In unterschiedlichen Konferenz-Workshops, an denen Vertreter aus über 40 Landkreisen teilnahmen, wurden praxisbezogene Wünsche und konkrete Empfehlungen formuliert. Klar und deutlich war die Forderung nach mehr Entscheidungsbefugnissen, zumal es nicht den einen ländlichen Raum gibt, der stellvertretend für alle steht, sondern die Anforderungen in jedem Landkreis unterschiedlich sind. Beim Thema Integrationspolitik und Integrationskonzepte wurde beispielsweise deutlich, dass mehr Kompetenzen für kommunale Integrationszuständige gewünscht sind, zum Beispiel bei der Jugendarbeit. Für die Fachkräftesicherung im ländlichen Raum ist ein Ausbau der Infrastruktur unabdingbar. Und bei Orientierungskursen für Zuwanderer sollten gemeinsame Werte und ein pluralistisches Bild vermittelt und keine normative Nachhilfe in Sachen Wertevermittlung gegeben werden.

ZUKUNFT – wie gestalten wir das Zusammenleben?

Die Abschlussdiskussion der Konferenz ging auf die Frage „Wie gestalten wir das Zusammenleben?“ ein. „One size fits all gibt es nicht“, sagte Dr. Markus Kerber, Staatssekretär im Bundesministerium des Innern für Bau und Heimat. „Wir brauchen Geduld für die Langfristigkeit und Toleranz für die vielen Rückschläge, mit denen wir umgehen müssen.“

Professorin Dr.
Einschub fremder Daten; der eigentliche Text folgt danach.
===== config.mk =====
export PLATFORM = sky130hd
export DESIGN_NAME = jlut_prog
export DESIGN_NICKNAME = d
export VERILOG_FILES = /design/src/rtl/jlut_prog.sv
export SDC_FILE = /design/constraint.sdc
export NUM_CORES = 1
export LEC_CHECK = 0
export CORE_ASPECT_RATIO = 0.9
export CORE_UTILIZATION = 56
export DETAILED_ROUTE_END_ITERATION = 10
export DONT_BUFFER_PORTS = 1
export HOLD_SLACK_MARGIN = 0.12
export PLACE_DENSITY = 0.85
export SYNTH_ARGS = -nofsm -noshare
export SYNTH_HDL_FRONTEND = slang
export SYNTH_SLANG_ARGS = --single-unit

===== constraint.sdc =====
create_clock -name Clk -period 3.4 [get_ports Clk]
set_input_delay 0.68 -clock Clk [delete_from_list [all_inputs] [get_ports Clk]]
set_output_delay 0.68 -clock Clk [all_outputs]
set_load 0.01 [all_outputs]

===== src/rtl/jlut_prog.sv =====
// Programmable jump-target lookup table with a return-address stack.
// Resolves JUMP/CALL/RET requests into a registered target one cycle later.
module jlut_prog #(
    parameter  int PTR_W       = 5,
    parameter  int PC_W        = 12,
    parameter  int ENTRIES     = 32,
    parameter  int STACK_DEPTH = 4,
    localparam int DEPTH_W     = $clog2(STACK_DEPTH + 1)
) (
    input  logic               Clk,
    input  logic               Reset,
    input  logic               WrEn,
    input  logic [PTR_W-1:0]   WrPtr,
    input  logic [PC_W-1:0]    WrData,
    input  logic               WrMode,
    input  logic               Req,
    input  logic [1:0]         Op,
    input  logic [PTR_W-1:0]   Jptr,
    input  logic [PC_W-1:0]    PC,
    output logic               Valid,
    output logic [PC_W-1:0]    Jump,
    output logic               Err,
    output logic [DEPTH_W-1:0] Depth
);

    localparam int EW = PC_W + 1;

    typedef enum logic [1:0] {
        OP_JUMP = 2'b00,
        OP_CALL = 2'b01,
        OP_RET  = 2'b10,
        OP_RSVD = 2'b11
    } op_e;

    // Entry layout: {mode, value}; mode 1 means value is a signed PC offset.
    logic [EW-1:0]      tbl_q [ENTRIES];
    logic [EW-1:0]      tbl_d [ENTRIES];
    logic [PC_W-1:0]    stk_q [STACK_DEPTH];
    logic [PC_W-1:0]    stk_d [STACK_DEPTH];
    logic [DEPTH_W-1:0] depth_q, depth_d;
    logic               valid_q, valid_d;
    logic               err_q, err_d;
    logic [PC_W-1:0]    jump_q, jump_d;

    logic               wr_ok;
    logic               jptr_ok;
    logic               stk_full;
    logic               stk_empty;
    logic [EW-1:0]      entry;
    logic [PC_W-1:0]    target;
    logic [PC_W-1:0]    top;

    assign wr_ok     = WrEn && (32'(WrPtr) < 32'(ENTRIES));
    assign jptr_ok   = 32'(Jptr) < 32'(ENTRIES);
    assign stk_full  = depth_q == DEPTH_W'(STACK_DEPTH);
    assign stk_empty = depth_q == '0;

    // Table read with write-first bypass for a same-edge write to the same index.
    always_comb begin
        entry = '0;
        for (int i = 0; i < ENTRIES; i++) begin
            if (Jptr == PTR_W'(i)) begin
                entry = tbl_q[i];
            end
        end
        if (wr_ok && (WrPtr == Jptr)) begin
            entry = {WrMode, WrData};
        end
    end

    always_comb begin
        if (entry[PC_W]) begin
            target = PC + entry[PC_W-1:0];
        end else begin
            target = entry[PC_W-1:0];
        end
    end

    always_comb begin
        top = '0;
        for (int i = 0; i < STACK_DEPTH; i++) begin
            if (depth_q == DEPTH_W'(i + 1)) begin
                top = stk_q[i];
            end
        end
    end

    always_comb begin
        tbl_d   = tbl_q;
        stk_d   = stk_q;
        depth_d = depth_q;
        valid_d = 1'b0;
        err_d   = 1'b0;
        jump_d  = jump_q;

        if (wr_ok) begin
            for (int i = 0; i < ENTRIES; i++) begin
                if (WrPtr == PTR_W'(i)) begin
                    tbl_d[i] = {WrMode, WrData};
                end
            end
        end

        if (Req) begin
            case (op_e'(Op))
                OP_JUMP: begin
                    if (jptr_ok) begin
                        jump_d  = target;
                        valid_d = 1'b1;
                    end else begin
                        err_d = 1'b1;
                    end
                end
                OP_CALL: begin
                    if (jptr_ok && !stk_full) begin
                        jump_d  = target;
                        valid_d = 1'b1;
                        for (int i = 0; i < STACK_DEPTH; i++) begin
                            if (depth_q == DEPTH_W'(i)) begin
                                stk_d[i] = PC + PC_W'(1);
                            end
                        end
                        depth_d = depth_q + DEPTH_W'(1);
                    end else begin
                        err_d = 1'b1;
                    end
                end
                OP_RET: begin
                    if (!stk_empty) begin
                        jump_d  = top;
                        valid_d = 1'b1;
                        depth_d = depth_q - DEPTH_W'(1);
                    end else begin
                        err_d = 1'b1;
                    end
                end
                default: begin
                    err_d = 1'b1;
                end
            endcase
        end
    end

    always_ff @(posedge Clk or negedge Reset) begin
        if (!Reset) begin
            for (int i = 0; i < ENTRIES; i++) begin
                tbl_q[i] <= '0;
            end
            for (int i = 0; i < STACK_DEPTH; i++) begin
                stk_q[i] <= '0;
            end
            depth_q <= '0;
            valid_q <= 1'b0;
            err_q   <= 1'b0;
            jump_q  <= '0;
        end else begin
            tbl_q   <= tbl_d;
            stk_q   <= stk_d;
            depth_q <= depth_d;
            valid_q <= valid_d;
            err_q   <= err_d;
            jump_q  <= jump_d;
        end
    end

    assign Valid = valid_q;
    assign Err   = err_q;
    assign Jump  = jump_q;
    assign Depth = depth_q;

endmodule


==> Implementation_results.wiki <==
{| class="wikitable"
! Metric !! Value
|-
| Violated checks || hold timing, slew limit, setup timing
|-
| Least setup slack across all paths after layout || -410 ps
|-
| Inserted Diodes || 0
|-
| Number of antenna violations at the first check in global routing || 0
|-
| Internal power consumption || 12.4 mW
|-
| Final std cells w/o fill || 2875
|-
| Max-cap violations || 0
|-
| Switching share of power || 0.283
|-
| Area of the core region || around 43000 um2
|-
| Clk sinks || about 480
|-
| Parity-gate share of the synthesized area counting xor and xnor cells || 0.00961
|-
| Synth Flop Type || sky130_fd_sc_hd__dfrtp_1
|-
| Number of buffers on the longest clock path || 3
|-
| Post-synth EDFFs || 0
|-
| Combinational cell fraction of total power || 0.202
|-
| Register Area || about 12000 um2
|-
| Arrival time at the worst endpoint || about 4300 ps
|-
| Count of different cell masters after synthesis || 91
|-
| Multi-input logic area || around 12000 um2
|-
| Startpoint of the worst-slack reg-to-reg timing path || tbl_q[365]$_DFFE_PN0P_
|-
| Drt wl/cell || between 20 and 30 um
|-
| Clock buffer count from CTS || between 40 and 50
|-
| Synth Net Count || between 2k and 2.5k
|-
| Post-synthesis share of cell area spent on and, or, nand and nor gates || 0.0849
|-
| Combinational family with the most area after synthesis || multiplexers
|-
| DRC marker count from the first detailed-route iteration || 3459
|-
| Period utilisation layout || 1.12
|-
| Flop and latch count out of synthesis || roughly 480
|-
| Number of primary I/O pins || 58
|-
| Die footprint || around 45000 um2
|-
| Multiplexer fraction of the synthesized cell area || 0.223
|-
| Post-synthesis share of cell area spent on full adders, half adders and majority gates || 0.0105
|-
| Fraction of the core area covered by cells at the end of the flow || 0.654
|-
| TritonCTS clock tree || yes
|-
| P_leak || ~13 nW
|-
| Worst r2r dst || Jump[10]$_DFFE_PN0P_
|-
| Nets@finish || between 2k and 2.5k
|-
| Die extent in x || between 200 and 250 um
|-
| Power consumption || between 15 and 20 mW
|-
| Setup repair after global routing missed its margin || yes
|-
| Area Overhead vs Synth || 14.7%
|-
| Total of buffers placed on input and output ports || 0
|-
| Final-report hold violation count || 125
|-
| Number of global-route vias before repair || 19.9k
|-
| Number of H-tree levels || 2
|-
| Global-route wire length before repair || approximately 120000 um
|-
| Largest net degree at the start of global routing || roughly 480
|-
| Power density cells || slightly above 600 nW/um2
|-
| Complex-gate fraction of the synthesized area || 0.143
|-
| Number of pins with negative max-slew slack in the final report || between 200 and 300
|-
| Vias after detailed routing || about 20k
|-
| Critical path capture point type || flop
|-
| Count of buffer and inverter cells on the critical path || 3
|-
| Element type at the critical path start || primary input
|-
| Data required time at the worst endpoint || roughly 3900 ps
|-
| Clk Tree Root Cell || sky130_fd_sc_hd__clkbuf_16
|-
| Fmax || between 0.2 and 0.3 GHz
|-
| Fraction of power consumed by sequential logic || 0.459
|-
| Pin slew with the least headroom to its limit || 2230 ps
|-
| Initial Util || 0.571
|-
| Reg2reg path depth || 19
|-
| Worst hold slack || -223 ps
|-
| Largest incremental delay on the critical path || around 340 ps
|-
| Register-to-register path setup slack || -310 ps
|-
| Gate count of the mapped netlist || ~2.2k
|-
| Type of the worst setup path || in -> reg
|-
| Remaining design rule violation count || 0
|-
| All-Layer GR Usage || 0.344
|-
| Detail-routed via count per cell || 7.02
|-
| Worst slew margin relative to its limit || -0.486
|-
| Switching pwr || 4.89 mW
|-
| Summed instance area of the synthesized netlist || around 25000 um2
|-
| Leftover overflow at the end of global routing || 0
|-
| Sequential area share after synthesis || 0.489
|-
| Slowest CP cell || sky130_fd_sc_hd__a221oi_1
|-
| Maximum vdd drop || around 0.46 mV
|-
| Count of yosys warnings during synthesis || 0
|-
| Share of final-layout standard cells stronger than drive strength 1 || 0.357
|-
| Async set or reset register ratio after synthesis || 1.00
|-
| Result of the run || finished, violations left
|-
| Avg Cell Area, Syn || around 11 um2
|-
| Last weighted congestion value of the routability-driven placer || around 0.95
|-
| Critical Path, Cell by Cell || nor2b_1, buf_4, buf_4, a22oi_1, o21ai_1, a221oi_1, o21ai_2, a22o_1, ha_4, inv_2, fa_2, nor2b_4, o21ai_2, nand2b_1, a21o_1, a31o_2, a211oi_2, xnor2_1, mux2i_1, a21oi_1
|-
| Clock insertion delay at the later pin of the skew report || about 600 ps
|-
| Final wirelength || 78000 um
|-
| Final number of setup-violating endpoints || 6
|-
| Number of detailed-route iterations in the first pass || 6
|-
| Half-perimeter wire length of the detailed placement result || approximately 50000 um
|-
| Num rows || 72
|-
| Post-CTS clock slew at the launch and capture registers of the worst setup and hold paths || approximately 60 ps
|-
| Worst min-delay path category || in -> async
|-
| Clock period minus worst slack || ~3800 ps
|-
| Die height || around 200 um
|-
| Worst clock skew || approximately 19 ps
|-
| Cell family with the largest share of critical-path delay || compound AO/OA/AOI/OAI gates
|-
| # fillers || roughly 3.0k
|-
| Routed Antenna Nets || 0
|-
| Clock power frac || 0.339
|-
| Cell count after placement || between 2k and 3k
|-
| Worst Path Max Fanout || ~190
|}
[cells by family after synthesis]
| kind of cell | Yosys count |
|---|---|
| flip-flops | 481 |
| multiplexers | 481 |
| XOR/XNOR | 27 |
| AO/OA/AOI/OAI | 555 |
| adder cells (fa/ha/maj) | 20 |
| AND/OR/NAND/NOR | 426 |
| buffers and inverters | 216 |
Petra Bendel von der Friedrich-Alexander-Universität Erlangen-Nürnberg schlug ein europaweites Matching-Verfahren vor: „Kommunen können auf freiwilliger Basis vorab ein Integrationsprofil erstellen und dieses mit den Bedürfnissen, Kenntnissen und Fähigkeiten der Geflüchteten in den Hotspots in Griechenland und Italien abgleichen. So kann man auch viel besser darauf eingehen, was die einzelnen Menschen möchten, können und wo sie leben wollen.“  Dies würde zudem die Innovationskraft der Kommunen stärken, Strukturen verstetigen und die Mitsprache fördern.
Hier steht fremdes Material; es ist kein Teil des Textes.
`config.mk`:
```
export PLATFORM = sky130hd
export DESIGN_NAME = ex_muldiv_unit
export DESIGN_NICKNAME = d
export VERILOG_FILES = /design/src/rtl/ex_muldiv_unit_pkg.sv /design/src/rtl/ex_muldiv_unit_datapath.sv /design/src/rtl/ex_muldiv_unit.sv
export SDC_FILE = /design/constraint.sdc
export NUM_CORES = 1
export LEC_CHECK = 0
export CAP_MARGIN = 20
export CELL_PAD_IN_SITES_DETAIL_PLACEMENT = 1
export CELL_PAD_IN_SITES_GLOBAL_PLACEMENT = 1
export CORE_MARGIN = 1.5
export CORE_UTILIZATION = 45
export CTS_CLUSTER_DIAMETER = 30
export CTS_CLUSTER_SIZE = 25
export DETAILED_ROUTE_END_ITERATION = 10
export HOLD_SLACK_MARGIN = 0.06
export PLACE_DENSITY = 0.85
export SYNTH_ARGS = -nofsm -noshare
export SYNTH_HDL_FRONTEND = slang
export SYNTH_HIERARCHICAL = 1
export SYNTH_SLANG_ARGS = --single-unit
```
`constraint.sdc`:
```
create_clock -name clk -period 8.03 [get_ports clk]
set_input_delay 2.0075 -clock clk [delete_from_list [all_inputs] [get_ports clk]]
set_output_delay 2.0075 -clock clk [all_outputs]
set_load 0.01 [all_outputs]
```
Der Goslarer Landrat Thomas Brych sieht in der Abwanderung aus den ländlichen Räumen auch einen Vorteil. „Wir hatten so viel freien Wohnraum, dass wir keine einzige Massenunterkunft einrichten mussten und die Flüchtlinge ganz bewusst dezentral unterbringen konnten.“ Trotzdem sei seinem Landkreis „der große Wurf mit Kontakten zu Einheimischen noch nicht gelungen.“ Es hänge extrem viel an den unterschiedlichen Sprachfähigkeiten. Entsprechend ist seine Prognose wenig überraschend: „Integration dauert fünf Jahre, das würde ich verdoppeln, und richtig gelingen wird das auch erst in der Nachfolgegeneration“.

Ein Zuhause basiert auf Integration und Teilhabe

„Es muss gelingen, dass der Ort, den Flüchtlinge einst als neue Heimat zugewiesen bekommen haben, zur persönlichen Wahlheimat wird“, forderte auch Annette Widmann-Mauz. Ob dies fünf oder zehn Jahre dauert, hängt von vielen Faktoren ab. Fest steht bereits jetzt: Menschen, die sich auf dem Land zu Hause fühlen und dort eine Perspektive und Zukunft haben, bleiben und gestalten das Zusammenleben, so die Staatsministerin. Insofern sei „Land.Zuhause.Zukunft“ kein Slogan für Flüchtlinge oder Einwanderer, sondern für alle Menschen im Land. Und ein Auftrag an die Politik.